If I start the service and use valgrind, it will report that I free invalid pointer.
So, I think it should have something to do about my pointer.
struct list {
int no;
BYTE parm[SLEN];
struct list *next;
};
struct list *memory_current;
struct list *memory_head;
struct list *memory_prev;
int getMemoryUsage(int sendCmd) {
pthread_mutex_lock(&lock);
FILE *fp = NULL;
BYTE buffer[10] = "";
BYTE memorys[10] = "";
int flag = 0;
TRY {
if ((fp = popen("free_data=$(free -m | grep Mem);total=$(echo $free_data | cut -f2 -d' ');"
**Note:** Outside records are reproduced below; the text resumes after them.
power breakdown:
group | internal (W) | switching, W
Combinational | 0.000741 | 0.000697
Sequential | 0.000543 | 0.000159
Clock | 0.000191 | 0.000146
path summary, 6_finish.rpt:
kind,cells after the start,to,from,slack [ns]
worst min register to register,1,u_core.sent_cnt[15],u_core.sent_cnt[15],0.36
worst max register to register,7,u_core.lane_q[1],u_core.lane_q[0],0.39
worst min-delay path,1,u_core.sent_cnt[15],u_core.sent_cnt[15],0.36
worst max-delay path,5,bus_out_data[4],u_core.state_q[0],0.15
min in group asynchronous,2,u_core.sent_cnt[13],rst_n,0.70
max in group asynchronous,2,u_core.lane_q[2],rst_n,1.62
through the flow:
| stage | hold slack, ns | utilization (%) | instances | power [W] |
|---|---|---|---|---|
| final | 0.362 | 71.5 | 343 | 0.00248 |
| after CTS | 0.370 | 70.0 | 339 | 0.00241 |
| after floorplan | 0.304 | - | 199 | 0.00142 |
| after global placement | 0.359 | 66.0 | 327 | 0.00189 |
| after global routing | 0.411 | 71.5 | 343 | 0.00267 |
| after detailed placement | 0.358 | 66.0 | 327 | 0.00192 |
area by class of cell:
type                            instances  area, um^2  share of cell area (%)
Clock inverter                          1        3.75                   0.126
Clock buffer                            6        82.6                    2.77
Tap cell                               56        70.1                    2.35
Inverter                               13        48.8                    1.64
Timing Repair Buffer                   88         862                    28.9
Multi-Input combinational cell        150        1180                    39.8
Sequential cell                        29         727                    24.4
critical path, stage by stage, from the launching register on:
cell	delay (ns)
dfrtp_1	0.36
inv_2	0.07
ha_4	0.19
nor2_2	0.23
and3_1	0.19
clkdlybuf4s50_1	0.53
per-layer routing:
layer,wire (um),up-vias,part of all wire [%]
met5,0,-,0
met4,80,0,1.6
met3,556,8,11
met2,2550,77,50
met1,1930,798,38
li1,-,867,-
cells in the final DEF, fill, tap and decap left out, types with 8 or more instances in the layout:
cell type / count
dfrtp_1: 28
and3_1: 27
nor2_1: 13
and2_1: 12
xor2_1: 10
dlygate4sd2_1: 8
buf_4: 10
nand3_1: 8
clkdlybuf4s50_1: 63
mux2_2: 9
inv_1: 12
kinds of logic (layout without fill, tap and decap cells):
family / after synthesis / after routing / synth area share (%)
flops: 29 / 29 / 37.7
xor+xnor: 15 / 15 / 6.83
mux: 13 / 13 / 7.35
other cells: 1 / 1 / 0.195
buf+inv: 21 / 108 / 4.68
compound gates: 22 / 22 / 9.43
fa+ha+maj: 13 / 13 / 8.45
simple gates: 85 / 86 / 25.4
--- src/rtl/store_data_aligner_if.sv ---
// Store request / memory write bus between a requester and the store data aligner.
interface store_data_aligner_if #(
  parameter int unsigned ADDR_W = 32
);
  logic              req_valid_i;
  logic              req_ready_o;
  logic [ADDR_W-1:0] addr_i;
  logic [31:0]       data_i;
  logic [1:0]        size_i;
  logic              mem_valid_o;
  logic              mem_ready_i;
  logic [ADDR_W-1:0] mem_addr_o;
  logic [31:0]       mem_wdata_o;
  logic [3:0]        mem_be_o;
  logic              misalign_o;
  logic [ADDR_W-1:0] misalign_addr_o;

  // Aligner side.
  modport slave (
    input  req_valid_i, addr_i, data_i, size_i, mem_ready_i,
    output req_ready_o, mem_valid_o, mem_addr_o, mem_wdata_o, mem_be_o,
           misalign_o, misalign_addr_o
  );

  // Requester / memory side.
  modport master (
    output req_valid_i, addr_i, data_i, size_i, mem_ready_i,
    input  req_ready_o, mem_valid_o, mem_addr_o, mem_wdata_o, mem_be_o,
           misalign_o, misalign_addr_o
  );
endinterface

--- src/rtl/store_data_aligner.sv ---
// Store data aligner: replicates SB/SH/SW data onto little-endian byte lanes, builds byte
// enables, queues legal writes in a small FIFO and flags misaligned or reserved stores.
module store_data_aligner #(
  parameter int unsigned ADDR_W = 32,
  parameter int unsigned DEPTH  = 2
) (
  input logic                clk_i,
  input logic                rst_i,
  store_data_aligner_if.slave bus
);
  localparam int unsigned PtrW = (DEPTH > 1) ? $clog2(DEPTH) : 1;
  localparam int unsigned CntW = $clog2(DEPTH + 1);

  logic [ADDR_W-1:0] addr_q [DEPTH];
  logic [31:0]       wdata_q [DEPTH];
  logic [3:0]        be_q [DEPTH];
  logic [PtrW-1:0]   wptr_q, rptr_q;
  logic [CntW-1:0]   count_q, count_d;
  logic              misalign_q, misalign_d;
  logic [ADDR_W-1:0] misalign_addr_q, misalign_addr_d;

  logic              legal;
  logic [31:0]       fmt_wdata;
  logic [3:0]        fmt_be;
  logic              accept, push, pop;
  logic [1:0]        offset;

  assign offset = bus.addr_i[1:0];

  // Lane formatting and legality of the incoming request.
  always_comb begin
    legal     = 1'b0;
    fmt_wdata = bus.data_i;
    fmt_be    = 4'b0000;
    case (bus.size_i)
      2'b00: begin
        legal     = 1'b1;
        fmt_wdata = {4{bus.data_i[7:0]}};
        fmt_be    = 4'b0001 << offset;
      end
      2'b01: begin
        legal     = ~offset[0];
        fmt_wdata = {2{bus.data_i[15:0]}};
        fmt_be    = 4'b0011 << offset;
      end
      2'b10: begin
        legal     = (offset == 2'b00);
        fmt_wdata = bus.data_i;
        fmt_be    = 4'b1111;
      end
      default: begin
        legal = 1'b0;
      end
    endcase
  end

  // Ready depends only on occupancy, so a pop never frees a slot in the same cycle.
  assign bus.req_ready_o = (count_q != CntW'(DEPTH));
  assign accept          = bus.req_valid_i & bus.req_ready_o;
  assign push            = accept & legal;
  assign bus.mem_valid_o = (count_q != '0);
  assign pop             = bus.mem_valid_o & bus.mem_ready_i;

  // Head outputs come straight from storage and read zero while empty.
  assign bus.mem_addr_o  = bus.mem_valid_o ? addr_q[rptr_q]  : '0;
  assign bus.mem_wdata_o = bus.mem_valid_o ? wdata_q[rptr_q] : '0;
  assign bus.mem_be_o    = bus.mem_valid_o ? be_q[rptr_q]    : '0;

  assign bus.misalign_o      = misalign_q;
  assign bus.misalign_addr_o = misalign_addr_q;

  // Occupancy and error-report next state.
  always_comb begin
    count_d = count_q;
    case ({push, pop})
      2'b10:   count_d = count_q + 1'b1;
      2'b01:   count_d = count_q - 1'b1;
      default: count_d = count_q;
    endcase
    misalign_d      = accept & ~legal;
    misalign_addr_d = (accept & ~legal) ? bus.addr_i : misalign_addr_q;
  end

  // FIFO storage, pointers and error registers.
  always_ff @(posedge clk_i or posedge rst_i) begin
    if (rst_i) begin
      for (int i = 0; i < int'(DEPTH); i++) begin
        addr_q[i]  <= '0;
        wdata_q[i] <= '0;
        be_q[i]    <= '0;
      end
      wptr_q          <= '0;
      rptr_q          <= '0;
      count_q         <= '0;
      misalign_q      <= 1'b0;
      misalign_addr_q <= '0;
    end else begin
      if (push) begin
        addr_q[wptr_q]  <= {bus.addr_i[ADDR_W-1:2], 2'b00};
        wdata_q[wptr_q] <= fmt_wdata;
        be_q[wptr_q]    <= fmt_be;
        wptr_q          <= (wptr_q == PtrW'(DEPTH - 1)) ? '0 : wptr_q + 1'b1;
      end
      if (pop) begin
        rptr_q <= (rptr_q == PtrW'(DEPTH - 1)) ? '0 : rptr_q + 1'b1;
      end
      count_q         <= count_d;
      misalign_q      <= misalign_d;
      misalign_addr_q <= misalign_addr_d;
    end
  end
endmodule

--- src/flat_wrapper.sv ---
// flat-port wrapper written by rule: the top's interface ports become plain ports
module store_data_aligner_flat 
#(
  parameter int unsigned ADDR_W = 32,
  parameter int unsigned DEPTH  = 2
)
  (clk_i, rst_i, bus_req_valid_i, bus_addr_i, bus_data_i, bus_size_i, bus_mem_ready_i, bus_req_ready_o, bus_mem_valid_o, bus_mem_addr_o, bus_mem_wdata_o, bus_mem_be_o, bus_misalign_o, bus_misalign_addr_o);
  store_data_aligner_if #(.ADDR_W(ADDR_W)) bus_i ();
  input logic clk_i;
  input logic rst_i;
  input wire logic [$bits(bus_i.req_valid_i)-1:0] bus_req_valid_i;
  input wire logic [$bits(bus_i.addr_i)-1:0] bus_addr_i;
  input wire logic [$bits(bus_i.data_i)-1:0] bus_data_i;
  input wire logic [$bits(bus_i.size_i)-1:0] bus_size_i;
  input wire logic [$bits(bus_i.mem_ready_i)-1:0] bus_mem_ready_i;
  output wire logic [$bits(bus_i.req_ready_o)-1:0] bus_req_ready_o;
  output wire logic [$bits(bus_i.mem_valid_o)-1:0] bus_mem_valid_o;
  output wire logic [$bits(bus_i.mem_addr_o)-1:0] bus_mem_addr_o;
  output wire logic [$bits(bus_i.mem_wdata_o)-1:0] bus_mem_wdata_o;
  output wire logic [$bits(bus_i.mem_be_o)-1:0] bus_mem_be_o;
  output wire logic [$bits(bus_i.misalign_o)-1:0] bus_misalign_o;
  output wire logic [$bits(bus_i.misalign_addr_o)-1:0] bus_misalign_addr_o;
  assign bus_i.req_valid_i = bus_req_valid_i;
  assign bus_i.addr_i = bus_addr_i;
  assign bus_i.data_i = bus_data_i;
  assign bus_i.size_i = bus_size_i;
  assign bus_i.mem_ready_i = bus_mem_ready_i;
  assign bus_req_ready_o = bus_i.req_ready_o;
  assign bus_mem_valid_o = bus_i.mem_valid_o;
  assign bus_mem_addr_o = bus_i.mem_addr_o;
  assign bus_mem_wdata_o = bus_i.mem_wdata_o;
  assign bus_mem_be_o = bus_i.mem_be_o;
  assign bus_misalign_o = bus_i.misalign_o;
  assign bus_misalign_addr_o = bus_i.misalign_addr_o;
  store_data_aligner #(.ADDR_W(ADDR_W), .DEPTH(DEPTH)) u_core (.clk_i(clk_i), .rst_i(rst_i), .bus(bus_i));
endmodule
--- config.mk ---
export PLATFORM = sky130hd
export DESIGN_NAME = store_data_aligner_flat
export DESIGN_NICKNAME = d
export VERILOG_FILES = /design/src/rtl/store_data_aligner_if.sv /design/src/rtl/store_data_aligner.sv /design/src/flat_wrapper.sv
export SDC_FILE = /design/constraint.sdc
export NUM_CORES = 1
export LEC_CHECK = 0
export ABC_CLOCK_PERIOD_IN_PS = 5500
export BUFFER_PORTS_ARGS = -buffer_cell sky130_fd_sc_hd__buf_2
export CORE_MARGIN = 10
export CORE_UTILIZATION = 41
export CTS_CLUSTER_DIAMETER = 150
export DETAILED_ROUTE_END_ITERATION = 10
export GPL_TIMING_DRIVEN = 0
export PLACE_DENSITY_LB_ADDON = 0.05
export SYNTH_ARGS = -nofsm -noshare
export SYNTH_HDL_FRONTEND = slang
export SYNTH_SLANG_ARGS = --single-unit
export TNS_END_PERCENT = 1
--- constraint.sdc ---
create_clock -name clk_i -period 5.5 [get_ports clk_i]
set_input_delay 0.55 -clock clk_i [delete_from_list [all_inputs] [get_ports clk_i]]
set_output_delay 0.55 -clock clk_i [all_outputs]
set_load 0.02 [all_outputs]
# Yosys cells after proc, flatten, opt, wreduce, memory -nomap -nowiden
# Index checks and enable logic that the tools add are counted.
[op_classes]
n_addsub = 4
n_lt_le_gt_ge = 3
n_eq_ne = 5
shift = 2
mux = 25
bitwise = 8
reduce_logical = 5
[op_table]
columns = ["op", "n"]
rows = [
  ["2-to-1 mux 32 bit", 9],
  ["bitwise mux 64 bit", 2],
  ["case mux 32 bit (2 select lines)", 1],
  ["demux 32 bit (select 1 bit)", 1],
  ["2-to-1 mux 4 bit", 5],
  ["case mux 4 bit (3 select lines)", 1],
  ["bitwise mux 8 bit", 1],
  ["bitwise AND 1 bit", 4],
  ["demux 4 bit (select 1 bit)", 1],
  ["equality test 2 x 1 -> 1 bit, second input constant", 2],
  ["equality test 2 bit, second input constant", 2],
  [">= comparator 2 bit, second input constant", 2],
  ["logical NOT 2 bit", 2],
  ["inverter 1 -> 2 bit", 2],
  ["case mux 2 bit (2 select lines)", 1],
  ["nonzero test 2 bit", 2],
  ["left shift 1 x 2 -> 4 bit, first input constant", 1],
  ["left shift 2 x 2 -> 4 bit, first input constant", 1],
  ["case mux 1 bit (3 select lines)", 1],
  ["adder 1 bit, second input constant", 2],
  ["adder 2 x 1 -> 2 bit, second input constant", 1],
  ["less-than comparator 2 x 1 -> 1 bit, second input constant", 1],
  ["2-to-1 mux 1 bit", 2],
  ["inequality test 2 bit, second input constant", 1],
  ["other kinds (3)", 4],
]
[totals]
regBits = 173
in_bits = 70
word_cells = 63

# Depth between registers and ports, before layout
# Gate-level depths: netlist (run 1).
[depth]
depth_word = 6
depth_mapped = 7
mapped_depth_nobuf = 7

# Worst setup path after synthesis (run 1)
# OpenSTA, ideal clock, no wires.
[synth_timing]
path_kind = "register to output"
start = "reg u_core.rptr_q"
end = "out bus_mem_addr_o[27]"
arrival_ns = 1.337
slack_ns = 3.613
path_stages_with_launch = 6
n_path_buf = 3
path_cell_list = "dfrtp_1 clkbuf_1 buf_2 buf_2 mux2i_1 nor2_1"
[synth_between]
elab_chain_cells = 5
[synth_lines]
columns = ["element", "line_no", "source"]
rows = [
  ["start: declaration", "store_data_aligner.sv:17", "logic [PtrW-1:0] wptr_q, rptr_q;"],
  ["start signal: assignment", "store_data_aligner.sv:105", "rptr_q <= (rptr_q == PtrW'(DEPTH - 1)) ? '0 : rptr_q + 1'b1;"],
  ["inverter 1 -> 2 bit (implied by the code)", "store_data_aligner.sv:65", "assign bus.mem_addr_o = bus.mem_valid_o ? addr_q[rptr_q] : '0;"],
  ["2-to-1 mux 32 bit (implied by the code) (3 in series)", "store_data_aligner.sv:65", ""],
  ["2-to-1 mux 32 bit", "store_data_aligner.sv:65", ""],
  ["end: declaration", "flat_wrapper.sv:18", "output wire logic [$bits(bus_i.mem_addr_o)-1:0] bus_mem_addr_o;"],
]
# No other way between the ends. The select of a mux whose other input is x is not followed.

# Worst setup path in the final report (run 1)
[layout_timing]
start = "reg u_core.count_q[1]"
end = "out bus_mem_wdata_o[18]"
[layout_between]
elab_chain_cells = 2
[layout_lines]
columns = ["element", "line_no", "source"]
rows = [
  ["start: declaration", "store_data_aligner.sv:18", "logic [CntW-1:0] count_q, count_d;"],
  ["start signal: assignment", "store_data_aligner.sv:107", "count_q <= count_d;"],
  ["nonzero test 2 bit", "store_data_aligner.sv:61", "assign bus.mem_valid_o = (count_q != '0);"],
  ["2-to-1 mux 32 bit", "store_data_aligner.sv:66", "assign bus.mem_wdata_o = bus.mem_valid_o ? wdata_q[rptr_q] : '0;"],
  ["end: declaration", "flat_wrapper.sv:19", "output wire logic [$bits(bus_i.mem_wdata_o)-1:0] bus_mem_wdata_o;"],
]
# No other way between the ends.

==> metrics.md, run 1 <==
| Metric | Value |
|---|---|
| Clock Skew | `~11 ps` |
| Num CTS Buffers | `17` |
| First-pass detailed-route iteration total | `6` |
| Sw power | `0.002560 W` |
| Fill count | `roughly 1700` |
| Worst Slack Setup Final | `approximately 2600 ps` |
| Power per Cell Area | `about 660 mW/mm²` |
| Fin. max-slew vios | `0` |
| WL met2 | `around 10000 µm` |
| XOR/XNOR Fraction of Synth Area | `0.005387` |
| Worst-Skew Late Latency | `approximately 420 ps` |
| Initial Util | `0.4177` |
| Worst-Margin Slew | `roughly 710 ps` |
| Share of post-route cells with drive strength above 1 | `0.5366` |
| Synth cell types | `28` |
| Pint | `between 0.004 and 0.005 W` |
| Top delay family on crit path | `buffers and inverters` |
| Mapped Cells | `approximately 580` |
| Finished Core Util | `0.5128` |
| Total Routing Usage GR | `0.1584` |
| Final wirelength | `a little over 20000 µm` |
| Critical Path RT | `between 4000 and 5000 ps` |
| Reg2Reg Depth | `5` |
| Synth Area in Adders | `0.001539` |
| Max VDD drop | `0.2929 mV` |
| Unrepaired setup endpoints after global routing | `no` |
| Fin crit share | `0.5304` |
| Crit end category | `output port` |
| Average size of a mapped cell | `~14 µm²` |
| Worst path max stage delay | `approximately 530 ps` |
| Status | `finished clean` |
| Sequential fraction of the synthesis area | `0.5202` |
| Post-CTS sizing | `0` |
| Post-DP HPWL | `between 10000 and 15000 µm` |
| Overflow after GRT | `0` |
| CP max stage cell | `clkbuf_1` |
| Core area | `0.01946 mm²` |
| Final nets | `837` |
| Mux share of post-synthesis cell area | `0.3799` |
| Maxcap violations | `0` |
| Sequential share of power | `0.329` |
| Logic pwr share | `0.477` |
| Die X-Extent | `160.8 µm` |
| H-tree levels | `4` |
| Synth-to-layout area growth | `22.78%` |
| CP Cell Sequence | `nor2_1 -> clkbuf_1 -> buf_1 -> nor2_1 -> buf_2` |
| Routed wl met3 | `around 1200 µm` |
| Worst setup SP type | `flip-flop` |
| Synthesized cell area | `between 0.008 and 0.009 mm²` |
| 1st-iter DRT viols | `approximately 190` |
| Hold Crit Class | `input port to asynchronous set/reset pin` |
| Clk pwr share | `0.193` |
| Root buf cell | `clkbuf_16` |
| Critical path class | `flip-flop to output port` |
| Length of routed wiring on met1 | `8957 µm` |
| Post-CTS Hold Buffers | `0` |
| Die ar. | `roughly 0.026 mm²` |
| Placer Congestion | `about 0.84` |
| Synth Area in Compound Gates | `0.01416` |
| Antenna cells | `0` |
| Postcts setup bufs | `0` |
| Total power | `roughly 0.0066 W` |
| Arrival time at the worst endpoint | `~2400 ps` |
| First-pass GRT wire length | `between 30000 and 40000 µm` |
| Vias per cell | `4.883` |
| Final ANT Viol Nets | `0` |
| DP Worst Slack | `~3000 ps` |
| Largest net degree at the start of global routing | `between 80 and 90` |
| Synth Area in Simple Gates | `0.04279` |
| FF+latch count, synth | `between 150 and 200` |
| Top Layer Used | `met4` |
| Setup violations, final | `0` |
| Initial antenna violation count | `0` |
| Fmax | `around 340 MHz` |
| DRC violations left | `0` |
| Clk buf depth | `2` |
| I/O Pins | `approximately 170` |
| Crit path max fanout | `10` |
| Period minus WS final | `a little under 3000 ps` |
| Row count | `roughly 50` |
| YS warnings | `0` |
| Clk sinks | `169` |
| Crit path buffers/inverters | `3` |
| CTS tree | `built` |
| Combinational family with the most area after synthesis | `multiplexers` |
| WL per Instance | `19.42 µm` |
| Critical path's most frequent cell | `nor2_1` |
| Hold Vio Cnt, Final | `0` |
| Total number of vias | `5098` |
| Lkg Pwr | `just over 5 nW` |
| DIE HEIGHT | `approximately 160 µm` |
| Slew HR | `0.5267` |
| WP depth | `5` |
| Switching fraction of total power | `0.3861` |
| Clock slew at reported path FFs | `70 ps` |
| IO Port Bufs | `around 170` |
| Vias in the first global route | `5746` |
==> Yosys cell counts (all sizes together) <==
library cell,number,area share
o21bai,1,0.00092
clkbuf,6,0.0028
mux2i,76,0.094
and2,1,0.00077
or3b,1,0.0011
ha,1,0.0015
nand4bb,1,0.0014
xnor2,3,0.0032
o21ai,9,0.0055
a21oi,1,0.0011
conb,1,0.00046
nor3,1,0.0020
buf,34,0.031
nand2,9,0.0042
mux2,180,0.29
o211ai,1,0.00092
nand2b,2,0.0015
xor2,2,0.0022
o31ai,1,0.00092
nor2,69,0.032
inv,4,0.0018
dfrtp,169,0.52
o311ai,1,0.0011
o2111ai,2,0.0037
==> layout make-up <==
cell class | instances | area (µm²) | share of cell area
timing repair buffer | 170 | 873.3 | 0.08750
inverter | 4 | 22.52 | 0.002256
clock inverter | 13 | 182.7 | 0.01830
multi-input combinational | 364 | 3615 | 0.3622
sequential | 169 | 4229 | 0.4237
clock buffer | 19 | 452.9 | 0.04538
tap | 265 | 331.6 | 0.03322
buffer | 40 | 274.0 | 0.02745
==> power groups by stage <==
stage	combinational, W	sequential, W	clock [W]
floorplan	0.00215	0.00227	0
global placement	0.00319	0.00216	0
detailed placement	0.00323	0.00221	0
CTS	0.00324	0.00218	0.00132
global route	0.00343	0.00226	0.00137
finish	0.00317	0.00218	0.00128
==> flip-flops by register name, summed over array words and instances, names as in the netlist <==
name	count
u_core.addr_q	60
u_core.be_q	8
u_core.bus.misalign_addr_o	32
u_core.bus.misalign_o	1
u_core.count_q	2
u_core.rptr_q	1
u_core.wdata_q	64
u_core.wptr_q	1
==> metal layers <==
layer  up-vias  global-route usage
met2       126              0.2586
met3         9             0.05164
met5         -                   0
met1      2569              0.1992
li1       2394                   -
met4         0             0.03846
==> kinds of logic (layout without fill, tap and decap cells) <==
group	count (synthesis)	count (layout)
AO/OA/AOI/OAI	16	16
XOR/XNOR	5	5
adder cells (fa/ha/maj)	1	1
buffers and inverters	44	246
flip-flops	169	169
multiplexers	256	256
other	1	2
AND/OR/NAND/NOR	84	84
==> worst paths after layout <==
kind | start | endpoint | slack, ps
hold / removal | rst_i | u_core.bus.misalign_addr_o[6] | 180
max in group asynchronous | rst_i | u_core.wdata_q[29] | 4470
setup reg to reg | u_core.count_q[0] | u_core.bus.misalign_addr_o[5] | 3790
hold reg to reg | u_core.bus.misalign_addr_o[21] | u_core.bus.misalign_addr_o[21] | 500
setup / recovery | u_core.count_q[1] | bus_mem_wdata_o[18] | 2580
min in group clk_i | bus_addr_i[9] | u_core.addr_q[9] | 390
==> per-stage QoR <==
step | hold slack [ps] | setup TNS, ps | area (µm²) | std cells
3_5_place_dp | 488.1 | 0 | 9345 | 1012
4_1_cts | 222.9 | 0 | 9981 | 1044
5_1_grt | 243.1 | 0 | 9981 | 1044
2_1_floorplan | 464.4 | 0 | 8133 | 577
3_3_place_gp | 481.2 | -239370 | 9310 | 1011
6_report | 184.9 | 0 | 9981 | 1044
==> layout by cell type (no fill, tap or decap), types with 4 or more instances in the layout <==
master / instances
buf_2: 184
dfrtp_1: 169
mux2_2: 100
mux2_4: 80
mux2i_1: 76
nor2_1: 69
clkbuf_16: 17
buf_6: 13
nand2_1: 9
o21ai_0: 9
clkbuf_1: 6
inv_6: 5
buf_1: 4
Note: power is estimated with default switching activity, not from simulation.
==> inputs of run 2 (changes only) <==
ABC_AREA = 1   (was not set)
ABC_CLOCK_PERIOD_IN_PS = 3000   (was 5500)
clock period = 3 ns   (was 5.5 ns; I/O delays follow)
==> run 2 against run 1 <==
Against the previous run: power rose by 71%; clock power rose by 73%; global-route usage rose by 5.0 points; utilization rose by 0.58 points; critical path type unchanged; critical endpoint is now bus_mem_addr_o[27]; highest routed layer unchanged.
"free_data=$(free -m | grep 'buffers/cache');buffers=$(echo $free_data | cut -f3 -d' ');echo $(($buffers*100/$total))", "r")) == NULL) {
THROW(CMD_NOT_FND);
}
else {
while (fgets(buffer, sizeof(buffer), fp) != NULL) {
strcat(memorys, buffer);
memory_current = (struct list *)malloc(sizeof(struct list));
if (memory_current == NULL) {
THROW(MALLOC_ERROR);
}
memory_current->next = NULL;
strncpy(memory_current->parm, buffer, SLEN -1);
memory_current->parm[SLEN -1] = '\0';
if (memory_head == NULL)
memory_head = memory_current;
else
memory_prev->next = memory_current;
memory_prev = memory_current;
memset(buffer, 0, sizeof(buffer));
flag = 1;
}
if (flag == 0)
THROW(CMD_NOT_FND);
}
}
CATCH (CMD_NOT_FND) {
memorys[0] = 'n';
memorys[1] = '/';
memorys[2] = 'a';
printf("Memory Usage % : %s\n", memorys);
printLog("Memory Usage % ->", memorys);
}
CATCH (MALLOC_ERROR) {
memorys[0] = 'n';
memorys[1] = '/';
memorys[2] = 'a';
printf("Memory Usage malloc error : %s\n", memorys);
printLog("Memory Usage malloc error ->", memorys);
}
FINALLY {
pclose(fp);
// printf("Memory Usage % : %s\n", memorys);
// printf("Memory Usage length %d\n", strlen(memorys));
}
ETRY;
if (sendCmd == 1) {
if (flag != 0) {
memory_current = memory_head;
int totalMemory = 0;
int count = 0;
int avg = 0;
int perc = 0;
BYTE avg_memory[10] = "";
while (memory_current != NULL) {
sscanf(memory_current->parm, "%d", &perc);
totalMemory += perc;
memory_current = memory_current->next;
count++;
}
avg = totalMemory / count;
snprintf(avg_memory, sizeof(avg_memory), "%d", avg); ;
strcat(avg_memory, ";");
printf("Memory Usage % : %s\n", avg_memory);
printLog("Memory Usage % ->", avg_memory);
// free linked list
memory_current = memory_head;
while (memory_current != NULL) {
memory_prev = memory_current;
memory_current = memory_current->next;
free(memory_prev);
memory_prev = NULL; //fix dangling
}
head_memory = NULL; //fix dangling
current_memory = NULL; //fix dangling
}
}
pthread_mutex_unlock(&lock);
return 0;
}
I have the global pointer to keep record the memory usage in a timer, and I will use the result and clear the list in a interval of time.
I use the same way to use in other function and the memory usage is fine, but the pointers are local and will free at the end.
Could you please help to advice or pointer out what is wrong about my pointer usage.
Thanks.
[Update]
I found that this might be a dangling pointer, so I set the pointer to NULL after the free.
So far the memory won't raise, but I'll keep watching it for more days.
Solved
The memory won't raise again, so I guess it's the dangling pointer issue.
memory_current, memory_head and memory_prev were not initialized to NULL.
you check:
if (memory_head == NULL)
when memory_head was not initialized, therefore you maybe loose some memory allocations
also look like they should be local variables, not global.